Task brief >>
After locating the line that contains "default: col_byte = 8'h00;" in the data below, set down exactly that line and each one after it through the line that contains "(pos_ff >= cfg.screen_width);", and nothing more.

Data for processing >>

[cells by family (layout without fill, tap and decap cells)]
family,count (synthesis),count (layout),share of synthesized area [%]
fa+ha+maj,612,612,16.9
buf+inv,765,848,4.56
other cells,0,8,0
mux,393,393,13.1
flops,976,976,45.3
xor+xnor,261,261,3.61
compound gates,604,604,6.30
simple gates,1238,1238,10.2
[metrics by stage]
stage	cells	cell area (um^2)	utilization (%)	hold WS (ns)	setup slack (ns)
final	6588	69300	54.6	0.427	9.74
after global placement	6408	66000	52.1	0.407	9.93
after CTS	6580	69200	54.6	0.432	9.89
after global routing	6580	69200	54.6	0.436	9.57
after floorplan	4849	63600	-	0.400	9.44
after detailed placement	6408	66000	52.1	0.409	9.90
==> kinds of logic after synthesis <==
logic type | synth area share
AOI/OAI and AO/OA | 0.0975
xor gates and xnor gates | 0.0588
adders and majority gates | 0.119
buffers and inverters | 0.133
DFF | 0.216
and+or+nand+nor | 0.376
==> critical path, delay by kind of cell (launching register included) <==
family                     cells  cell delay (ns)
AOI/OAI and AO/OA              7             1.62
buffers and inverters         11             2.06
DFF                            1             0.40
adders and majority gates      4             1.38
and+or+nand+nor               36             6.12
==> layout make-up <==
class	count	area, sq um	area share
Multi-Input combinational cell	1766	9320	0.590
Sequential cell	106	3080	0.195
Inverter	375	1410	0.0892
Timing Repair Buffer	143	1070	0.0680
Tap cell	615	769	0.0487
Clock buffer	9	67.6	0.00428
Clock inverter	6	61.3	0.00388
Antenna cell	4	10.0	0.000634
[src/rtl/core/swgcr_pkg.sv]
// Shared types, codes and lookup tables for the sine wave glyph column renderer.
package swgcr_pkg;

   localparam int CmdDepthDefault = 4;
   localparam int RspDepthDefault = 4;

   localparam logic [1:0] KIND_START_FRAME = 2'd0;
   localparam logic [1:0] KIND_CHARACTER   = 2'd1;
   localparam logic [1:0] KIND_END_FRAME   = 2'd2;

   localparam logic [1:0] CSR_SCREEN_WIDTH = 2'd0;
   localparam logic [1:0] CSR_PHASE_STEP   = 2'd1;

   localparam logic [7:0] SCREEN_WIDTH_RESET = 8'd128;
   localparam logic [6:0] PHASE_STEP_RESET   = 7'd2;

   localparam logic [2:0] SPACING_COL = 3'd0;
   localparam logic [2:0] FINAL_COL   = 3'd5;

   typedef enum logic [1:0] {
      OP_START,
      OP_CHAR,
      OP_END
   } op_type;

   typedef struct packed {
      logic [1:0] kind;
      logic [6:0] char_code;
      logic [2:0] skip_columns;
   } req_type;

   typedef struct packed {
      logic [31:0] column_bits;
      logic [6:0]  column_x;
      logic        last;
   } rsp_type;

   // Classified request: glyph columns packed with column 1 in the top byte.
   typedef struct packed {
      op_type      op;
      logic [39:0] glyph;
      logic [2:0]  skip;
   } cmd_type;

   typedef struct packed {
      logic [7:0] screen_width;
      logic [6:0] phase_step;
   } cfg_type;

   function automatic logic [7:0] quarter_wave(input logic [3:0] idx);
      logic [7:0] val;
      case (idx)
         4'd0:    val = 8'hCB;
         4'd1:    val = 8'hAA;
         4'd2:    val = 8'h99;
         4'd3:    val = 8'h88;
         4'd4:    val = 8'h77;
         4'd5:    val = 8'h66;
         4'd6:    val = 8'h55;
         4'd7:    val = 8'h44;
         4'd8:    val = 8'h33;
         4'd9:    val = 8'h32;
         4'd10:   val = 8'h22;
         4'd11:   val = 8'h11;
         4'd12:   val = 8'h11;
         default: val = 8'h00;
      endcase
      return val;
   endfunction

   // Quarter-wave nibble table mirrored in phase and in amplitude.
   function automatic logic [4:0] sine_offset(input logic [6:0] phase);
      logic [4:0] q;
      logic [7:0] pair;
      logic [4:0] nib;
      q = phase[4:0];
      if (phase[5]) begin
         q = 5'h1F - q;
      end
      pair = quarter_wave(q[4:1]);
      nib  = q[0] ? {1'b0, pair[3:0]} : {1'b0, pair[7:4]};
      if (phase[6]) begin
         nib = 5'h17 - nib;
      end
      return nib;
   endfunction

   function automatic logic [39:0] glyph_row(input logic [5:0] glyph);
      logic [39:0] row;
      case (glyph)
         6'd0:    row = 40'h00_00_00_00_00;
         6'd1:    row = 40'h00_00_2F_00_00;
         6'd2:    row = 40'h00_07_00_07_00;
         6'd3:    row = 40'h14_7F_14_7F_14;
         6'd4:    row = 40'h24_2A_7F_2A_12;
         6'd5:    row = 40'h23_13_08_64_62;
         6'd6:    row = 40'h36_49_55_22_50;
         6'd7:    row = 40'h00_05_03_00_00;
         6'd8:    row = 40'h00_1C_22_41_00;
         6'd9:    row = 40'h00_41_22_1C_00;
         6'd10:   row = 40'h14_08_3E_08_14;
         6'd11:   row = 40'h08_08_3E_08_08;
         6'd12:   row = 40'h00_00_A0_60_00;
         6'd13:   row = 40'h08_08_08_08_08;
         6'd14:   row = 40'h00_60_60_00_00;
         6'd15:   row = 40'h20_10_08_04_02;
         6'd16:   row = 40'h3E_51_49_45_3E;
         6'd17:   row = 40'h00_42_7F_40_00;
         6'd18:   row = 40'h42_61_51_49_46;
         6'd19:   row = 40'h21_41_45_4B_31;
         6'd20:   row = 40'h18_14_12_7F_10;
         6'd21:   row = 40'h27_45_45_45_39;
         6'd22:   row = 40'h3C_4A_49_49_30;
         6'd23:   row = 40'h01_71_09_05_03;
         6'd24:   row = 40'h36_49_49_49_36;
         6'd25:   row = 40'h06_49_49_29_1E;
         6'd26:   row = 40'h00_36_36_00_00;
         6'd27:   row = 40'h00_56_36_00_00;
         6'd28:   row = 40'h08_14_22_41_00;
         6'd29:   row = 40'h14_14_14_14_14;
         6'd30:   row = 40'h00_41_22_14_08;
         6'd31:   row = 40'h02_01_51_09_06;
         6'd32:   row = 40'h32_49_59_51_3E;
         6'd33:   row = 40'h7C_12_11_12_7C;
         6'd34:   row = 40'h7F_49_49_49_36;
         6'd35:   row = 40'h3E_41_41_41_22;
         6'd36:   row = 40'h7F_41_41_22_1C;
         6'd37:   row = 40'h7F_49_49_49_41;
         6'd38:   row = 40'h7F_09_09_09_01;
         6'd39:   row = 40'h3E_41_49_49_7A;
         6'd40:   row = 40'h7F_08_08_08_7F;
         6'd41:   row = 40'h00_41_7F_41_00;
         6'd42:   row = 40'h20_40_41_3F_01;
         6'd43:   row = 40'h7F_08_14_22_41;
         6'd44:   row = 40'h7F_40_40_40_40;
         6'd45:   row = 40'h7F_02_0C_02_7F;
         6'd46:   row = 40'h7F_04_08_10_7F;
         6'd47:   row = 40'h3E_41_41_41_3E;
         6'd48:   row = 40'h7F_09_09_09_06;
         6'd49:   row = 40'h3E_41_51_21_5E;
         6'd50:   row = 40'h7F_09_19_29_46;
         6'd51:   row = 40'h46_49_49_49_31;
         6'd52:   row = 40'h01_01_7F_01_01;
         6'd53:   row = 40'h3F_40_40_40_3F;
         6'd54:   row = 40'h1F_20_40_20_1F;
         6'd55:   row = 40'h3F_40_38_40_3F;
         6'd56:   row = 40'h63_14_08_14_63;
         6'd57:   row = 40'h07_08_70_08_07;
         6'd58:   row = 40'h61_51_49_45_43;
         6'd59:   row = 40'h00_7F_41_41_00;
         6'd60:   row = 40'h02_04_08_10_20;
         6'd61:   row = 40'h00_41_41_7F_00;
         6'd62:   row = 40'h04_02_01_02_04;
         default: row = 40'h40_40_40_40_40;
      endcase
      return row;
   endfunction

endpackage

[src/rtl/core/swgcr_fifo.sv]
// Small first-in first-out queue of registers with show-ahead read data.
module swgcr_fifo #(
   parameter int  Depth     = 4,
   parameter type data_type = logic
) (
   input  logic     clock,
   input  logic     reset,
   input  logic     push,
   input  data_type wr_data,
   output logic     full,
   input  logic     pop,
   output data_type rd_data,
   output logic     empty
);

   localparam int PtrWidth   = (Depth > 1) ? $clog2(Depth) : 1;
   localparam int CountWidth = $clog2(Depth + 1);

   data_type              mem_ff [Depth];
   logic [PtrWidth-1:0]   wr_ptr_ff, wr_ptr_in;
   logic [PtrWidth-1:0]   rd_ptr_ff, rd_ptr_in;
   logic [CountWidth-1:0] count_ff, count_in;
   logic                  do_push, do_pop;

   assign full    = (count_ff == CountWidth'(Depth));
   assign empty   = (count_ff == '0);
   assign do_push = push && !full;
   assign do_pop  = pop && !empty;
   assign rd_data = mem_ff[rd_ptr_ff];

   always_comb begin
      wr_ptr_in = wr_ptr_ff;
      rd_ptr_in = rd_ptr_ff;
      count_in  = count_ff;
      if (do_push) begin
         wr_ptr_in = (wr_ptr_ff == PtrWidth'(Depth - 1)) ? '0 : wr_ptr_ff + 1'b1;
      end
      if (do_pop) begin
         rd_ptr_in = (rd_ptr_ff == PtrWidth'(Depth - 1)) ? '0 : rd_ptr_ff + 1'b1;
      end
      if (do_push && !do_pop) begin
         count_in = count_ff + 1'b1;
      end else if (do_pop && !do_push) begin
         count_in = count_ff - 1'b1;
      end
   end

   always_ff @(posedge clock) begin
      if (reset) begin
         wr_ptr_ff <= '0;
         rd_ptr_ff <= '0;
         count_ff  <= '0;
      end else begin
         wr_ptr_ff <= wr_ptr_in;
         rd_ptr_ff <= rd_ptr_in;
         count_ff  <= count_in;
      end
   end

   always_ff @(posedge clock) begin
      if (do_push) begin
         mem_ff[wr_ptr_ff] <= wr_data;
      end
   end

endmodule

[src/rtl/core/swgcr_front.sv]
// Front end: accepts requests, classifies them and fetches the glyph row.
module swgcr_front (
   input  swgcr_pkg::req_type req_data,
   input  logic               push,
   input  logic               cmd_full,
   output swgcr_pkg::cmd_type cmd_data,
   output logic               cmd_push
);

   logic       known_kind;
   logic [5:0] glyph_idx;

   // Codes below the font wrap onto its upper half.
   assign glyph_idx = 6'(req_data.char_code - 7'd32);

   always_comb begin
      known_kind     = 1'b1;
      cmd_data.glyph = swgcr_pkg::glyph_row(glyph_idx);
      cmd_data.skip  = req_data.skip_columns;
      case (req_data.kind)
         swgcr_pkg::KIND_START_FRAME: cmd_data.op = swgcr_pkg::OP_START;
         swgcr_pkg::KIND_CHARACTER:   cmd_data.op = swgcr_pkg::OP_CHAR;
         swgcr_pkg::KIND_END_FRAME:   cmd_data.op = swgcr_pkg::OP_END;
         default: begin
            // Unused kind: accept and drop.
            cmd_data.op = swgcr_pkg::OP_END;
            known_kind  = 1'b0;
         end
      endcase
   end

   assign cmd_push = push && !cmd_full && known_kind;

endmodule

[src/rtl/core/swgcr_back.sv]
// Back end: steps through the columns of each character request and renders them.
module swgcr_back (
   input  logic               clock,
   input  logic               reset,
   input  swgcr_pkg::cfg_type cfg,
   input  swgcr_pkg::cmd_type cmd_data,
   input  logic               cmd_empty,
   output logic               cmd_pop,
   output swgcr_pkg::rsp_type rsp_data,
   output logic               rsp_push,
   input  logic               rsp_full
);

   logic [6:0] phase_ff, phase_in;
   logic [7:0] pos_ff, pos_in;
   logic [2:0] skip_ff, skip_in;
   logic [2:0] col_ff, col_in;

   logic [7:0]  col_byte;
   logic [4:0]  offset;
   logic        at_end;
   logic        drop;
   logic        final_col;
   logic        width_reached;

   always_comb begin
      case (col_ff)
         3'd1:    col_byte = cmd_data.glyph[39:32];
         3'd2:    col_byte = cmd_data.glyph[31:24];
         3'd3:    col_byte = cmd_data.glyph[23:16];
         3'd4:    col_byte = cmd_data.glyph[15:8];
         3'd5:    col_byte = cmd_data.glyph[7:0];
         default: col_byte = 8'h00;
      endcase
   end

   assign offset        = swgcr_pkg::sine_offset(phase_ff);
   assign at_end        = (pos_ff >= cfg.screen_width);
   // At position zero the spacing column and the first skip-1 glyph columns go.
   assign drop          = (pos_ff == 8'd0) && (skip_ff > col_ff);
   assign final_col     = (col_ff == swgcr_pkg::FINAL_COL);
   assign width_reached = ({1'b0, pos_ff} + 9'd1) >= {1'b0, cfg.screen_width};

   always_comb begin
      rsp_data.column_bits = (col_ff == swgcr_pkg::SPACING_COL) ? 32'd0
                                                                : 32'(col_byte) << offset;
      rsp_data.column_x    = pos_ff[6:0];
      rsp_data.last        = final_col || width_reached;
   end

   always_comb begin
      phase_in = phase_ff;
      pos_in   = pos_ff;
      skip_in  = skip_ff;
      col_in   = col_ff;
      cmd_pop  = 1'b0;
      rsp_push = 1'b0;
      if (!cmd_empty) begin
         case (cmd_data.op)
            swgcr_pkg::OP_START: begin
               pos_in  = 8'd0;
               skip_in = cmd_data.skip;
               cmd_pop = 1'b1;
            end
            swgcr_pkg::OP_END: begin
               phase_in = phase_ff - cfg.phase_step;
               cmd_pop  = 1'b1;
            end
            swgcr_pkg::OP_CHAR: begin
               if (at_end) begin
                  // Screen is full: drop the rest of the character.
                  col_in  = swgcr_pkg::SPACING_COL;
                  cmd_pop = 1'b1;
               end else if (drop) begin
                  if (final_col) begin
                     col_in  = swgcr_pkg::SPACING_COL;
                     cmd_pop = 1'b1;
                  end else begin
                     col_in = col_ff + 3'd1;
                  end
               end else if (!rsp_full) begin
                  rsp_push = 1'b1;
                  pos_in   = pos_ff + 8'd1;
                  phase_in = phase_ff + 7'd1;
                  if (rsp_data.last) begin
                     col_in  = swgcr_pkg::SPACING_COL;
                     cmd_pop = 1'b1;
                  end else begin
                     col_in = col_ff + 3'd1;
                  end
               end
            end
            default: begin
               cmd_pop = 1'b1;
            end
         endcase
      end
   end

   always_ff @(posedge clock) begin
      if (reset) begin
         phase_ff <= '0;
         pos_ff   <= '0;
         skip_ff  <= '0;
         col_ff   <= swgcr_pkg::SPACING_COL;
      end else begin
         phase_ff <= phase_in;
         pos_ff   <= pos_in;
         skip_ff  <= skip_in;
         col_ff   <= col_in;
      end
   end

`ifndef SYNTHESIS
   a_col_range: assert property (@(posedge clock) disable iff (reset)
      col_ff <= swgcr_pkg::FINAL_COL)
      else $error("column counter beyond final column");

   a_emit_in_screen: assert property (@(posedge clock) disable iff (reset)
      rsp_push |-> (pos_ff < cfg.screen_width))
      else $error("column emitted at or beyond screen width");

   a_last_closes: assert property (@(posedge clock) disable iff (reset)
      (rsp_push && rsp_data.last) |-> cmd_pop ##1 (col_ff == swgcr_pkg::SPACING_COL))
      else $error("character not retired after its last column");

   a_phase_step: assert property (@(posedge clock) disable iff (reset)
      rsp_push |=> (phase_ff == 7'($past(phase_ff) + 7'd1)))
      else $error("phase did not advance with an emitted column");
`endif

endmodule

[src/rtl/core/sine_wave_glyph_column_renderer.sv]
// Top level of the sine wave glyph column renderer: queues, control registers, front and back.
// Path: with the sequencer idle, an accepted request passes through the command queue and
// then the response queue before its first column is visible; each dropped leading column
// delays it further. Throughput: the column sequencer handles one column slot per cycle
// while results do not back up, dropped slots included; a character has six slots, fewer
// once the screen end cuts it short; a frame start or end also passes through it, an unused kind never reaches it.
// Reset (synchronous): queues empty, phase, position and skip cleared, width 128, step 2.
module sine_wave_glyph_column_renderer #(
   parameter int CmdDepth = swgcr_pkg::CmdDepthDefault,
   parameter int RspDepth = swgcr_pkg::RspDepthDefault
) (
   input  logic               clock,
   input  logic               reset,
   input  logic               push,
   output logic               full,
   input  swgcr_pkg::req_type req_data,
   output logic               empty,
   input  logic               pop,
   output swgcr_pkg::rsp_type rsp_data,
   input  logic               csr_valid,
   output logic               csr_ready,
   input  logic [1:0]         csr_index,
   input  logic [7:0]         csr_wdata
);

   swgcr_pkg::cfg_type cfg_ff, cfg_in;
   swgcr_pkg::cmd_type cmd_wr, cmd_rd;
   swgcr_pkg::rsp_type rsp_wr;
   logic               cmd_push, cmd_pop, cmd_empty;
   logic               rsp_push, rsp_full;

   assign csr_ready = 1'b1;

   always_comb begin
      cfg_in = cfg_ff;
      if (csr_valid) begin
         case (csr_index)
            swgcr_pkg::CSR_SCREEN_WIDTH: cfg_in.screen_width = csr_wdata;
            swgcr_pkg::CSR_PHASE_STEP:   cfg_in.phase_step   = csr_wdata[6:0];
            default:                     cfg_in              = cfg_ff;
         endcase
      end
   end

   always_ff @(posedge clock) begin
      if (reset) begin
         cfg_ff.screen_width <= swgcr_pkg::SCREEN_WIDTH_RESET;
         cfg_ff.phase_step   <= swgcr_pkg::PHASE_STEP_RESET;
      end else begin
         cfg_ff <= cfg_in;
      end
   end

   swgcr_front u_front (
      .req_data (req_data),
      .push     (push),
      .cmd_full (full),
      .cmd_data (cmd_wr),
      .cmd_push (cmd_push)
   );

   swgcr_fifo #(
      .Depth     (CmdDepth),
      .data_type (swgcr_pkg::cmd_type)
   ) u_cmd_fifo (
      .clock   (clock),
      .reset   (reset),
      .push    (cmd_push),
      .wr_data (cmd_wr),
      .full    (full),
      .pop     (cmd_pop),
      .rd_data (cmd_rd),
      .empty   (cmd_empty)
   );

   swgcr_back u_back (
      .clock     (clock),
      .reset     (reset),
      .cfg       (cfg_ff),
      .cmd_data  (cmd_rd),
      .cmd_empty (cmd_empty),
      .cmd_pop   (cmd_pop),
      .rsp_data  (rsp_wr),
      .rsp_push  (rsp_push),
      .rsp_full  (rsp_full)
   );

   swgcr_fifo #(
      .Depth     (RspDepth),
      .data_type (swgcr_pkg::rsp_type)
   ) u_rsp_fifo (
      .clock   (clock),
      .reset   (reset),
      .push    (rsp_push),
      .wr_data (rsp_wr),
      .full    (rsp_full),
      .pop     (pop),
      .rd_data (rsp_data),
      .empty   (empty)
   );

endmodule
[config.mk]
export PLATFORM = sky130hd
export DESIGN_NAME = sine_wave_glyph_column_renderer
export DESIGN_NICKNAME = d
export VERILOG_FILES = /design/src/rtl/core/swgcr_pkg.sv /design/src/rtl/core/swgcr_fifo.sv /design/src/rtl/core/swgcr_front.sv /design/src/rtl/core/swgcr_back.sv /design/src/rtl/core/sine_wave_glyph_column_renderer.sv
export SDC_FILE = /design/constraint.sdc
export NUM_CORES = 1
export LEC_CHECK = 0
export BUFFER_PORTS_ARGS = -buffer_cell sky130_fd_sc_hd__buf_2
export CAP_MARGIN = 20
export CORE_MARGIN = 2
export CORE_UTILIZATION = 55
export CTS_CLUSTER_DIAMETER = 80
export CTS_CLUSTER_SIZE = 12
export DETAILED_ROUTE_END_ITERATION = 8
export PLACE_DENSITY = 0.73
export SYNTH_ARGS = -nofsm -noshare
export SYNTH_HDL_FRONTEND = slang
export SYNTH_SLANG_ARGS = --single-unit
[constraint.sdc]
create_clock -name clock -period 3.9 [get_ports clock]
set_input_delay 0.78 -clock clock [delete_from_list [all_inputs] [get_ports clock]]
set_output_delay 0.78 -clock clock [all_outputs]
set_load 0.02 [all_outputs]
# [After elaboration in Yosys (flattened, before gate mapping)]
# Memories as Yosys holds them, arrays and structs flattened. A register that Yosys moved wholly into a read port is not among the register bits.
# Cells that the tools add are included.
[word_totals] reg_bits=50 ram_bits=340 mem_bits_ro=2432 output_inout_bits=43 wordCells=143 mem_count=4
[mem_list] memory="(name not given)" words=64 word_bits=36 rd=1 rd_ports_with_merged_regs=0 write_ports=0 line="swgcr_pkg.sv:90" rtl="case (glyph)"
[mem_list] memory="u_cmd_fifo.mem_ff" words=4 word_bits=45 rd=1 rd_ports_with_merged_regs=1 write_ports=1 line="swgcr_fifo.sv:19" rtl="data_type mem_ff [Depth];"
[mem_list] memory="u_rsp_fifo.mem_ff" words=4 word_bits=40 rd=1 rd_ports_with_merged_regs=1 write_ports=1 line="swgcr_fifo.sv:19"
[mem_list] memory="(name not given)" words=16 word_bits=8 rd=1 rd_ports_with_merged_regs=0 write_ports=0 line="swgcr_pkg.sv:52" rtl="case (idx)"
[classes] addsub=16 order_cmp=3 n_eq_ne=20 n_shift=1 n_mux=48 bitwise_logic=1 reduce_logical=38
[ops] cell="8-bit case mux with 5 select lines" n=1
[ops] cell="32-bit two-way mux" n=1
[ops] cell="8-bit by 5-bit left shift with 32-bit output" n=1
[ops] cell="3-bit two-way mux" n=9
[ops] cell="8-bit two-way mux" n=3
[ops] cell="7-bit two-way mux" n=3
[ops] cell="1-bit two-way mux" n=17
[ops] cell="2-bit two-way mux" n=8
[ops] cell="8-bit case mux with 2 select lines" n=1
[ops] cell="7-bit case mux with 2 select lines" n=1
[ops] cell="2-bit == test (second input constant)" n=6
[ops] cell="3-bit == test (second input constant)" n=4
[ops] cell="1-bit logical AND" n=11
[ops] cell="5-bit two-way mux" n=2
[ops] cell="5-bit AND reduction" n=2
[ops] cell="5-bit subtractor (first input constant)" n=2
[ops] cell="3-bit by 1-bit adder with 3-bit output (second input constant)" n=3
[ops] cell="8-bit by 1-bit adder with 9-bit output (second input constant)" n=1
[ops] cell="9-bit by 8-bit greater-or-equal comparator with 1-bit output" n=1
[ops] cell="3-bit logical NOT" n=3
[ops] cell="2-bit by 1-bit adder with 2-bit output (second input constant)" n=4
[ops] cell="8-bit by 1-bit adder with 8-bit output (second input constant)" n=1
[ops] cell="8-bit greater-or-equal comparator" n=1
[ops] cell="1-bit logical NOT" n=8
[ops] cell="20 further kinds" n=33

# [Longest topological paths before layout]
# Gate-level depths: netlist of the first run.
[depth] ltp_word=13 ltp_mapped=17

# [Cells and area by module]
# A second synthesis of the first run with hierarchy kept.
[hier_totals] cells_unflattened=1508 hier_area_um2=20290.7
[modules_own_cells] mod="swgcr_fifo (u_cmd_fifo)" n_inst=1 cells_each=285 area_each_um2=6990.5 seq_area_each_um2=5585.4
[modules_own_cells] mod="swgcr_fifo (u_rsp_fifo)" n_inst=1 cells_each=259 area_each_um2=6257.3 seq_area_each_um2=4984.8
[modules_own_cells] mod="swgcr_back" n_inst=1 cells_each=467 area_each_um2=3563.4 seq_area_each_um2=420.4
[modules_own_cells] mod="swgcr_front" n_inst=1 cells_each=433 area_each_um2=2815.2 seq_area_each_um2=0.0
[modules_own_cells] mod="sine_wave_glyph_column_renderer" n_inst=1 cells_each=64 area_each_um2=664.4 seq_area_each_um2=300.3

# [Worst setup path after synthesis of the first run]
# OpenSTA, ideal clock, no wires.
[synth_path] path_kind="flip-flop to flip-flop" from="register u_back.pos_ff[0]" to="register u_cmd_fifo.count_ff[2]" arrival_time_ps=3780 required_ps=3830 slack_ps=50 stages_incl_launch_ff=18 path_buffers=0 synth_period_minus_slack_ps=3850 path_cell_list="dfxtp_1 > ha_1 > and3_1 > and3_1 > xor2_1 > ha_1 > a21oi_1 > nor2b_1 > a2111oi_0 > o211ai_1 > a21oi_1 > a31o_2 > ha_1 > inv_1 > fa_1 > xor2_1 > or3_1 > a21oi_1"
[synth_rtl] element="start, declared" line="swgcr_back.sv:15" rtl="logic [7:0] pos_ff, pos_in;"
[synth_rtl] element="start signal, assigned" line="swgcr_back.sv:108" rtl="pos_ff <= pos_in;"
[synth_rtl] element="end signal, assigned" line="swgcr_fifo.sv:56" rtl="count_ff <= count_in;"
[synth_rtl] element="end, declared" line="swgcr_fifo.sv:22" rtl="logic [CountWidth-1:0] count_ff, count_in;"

Solution to this exercise >>
         default: col_byte = 8'h00;
      endcase
   end

   assign offset        = swgcr_pkg::sine_offset(phase_ff);
   assign at_end        = (pos_ff >= cfg.screen_width);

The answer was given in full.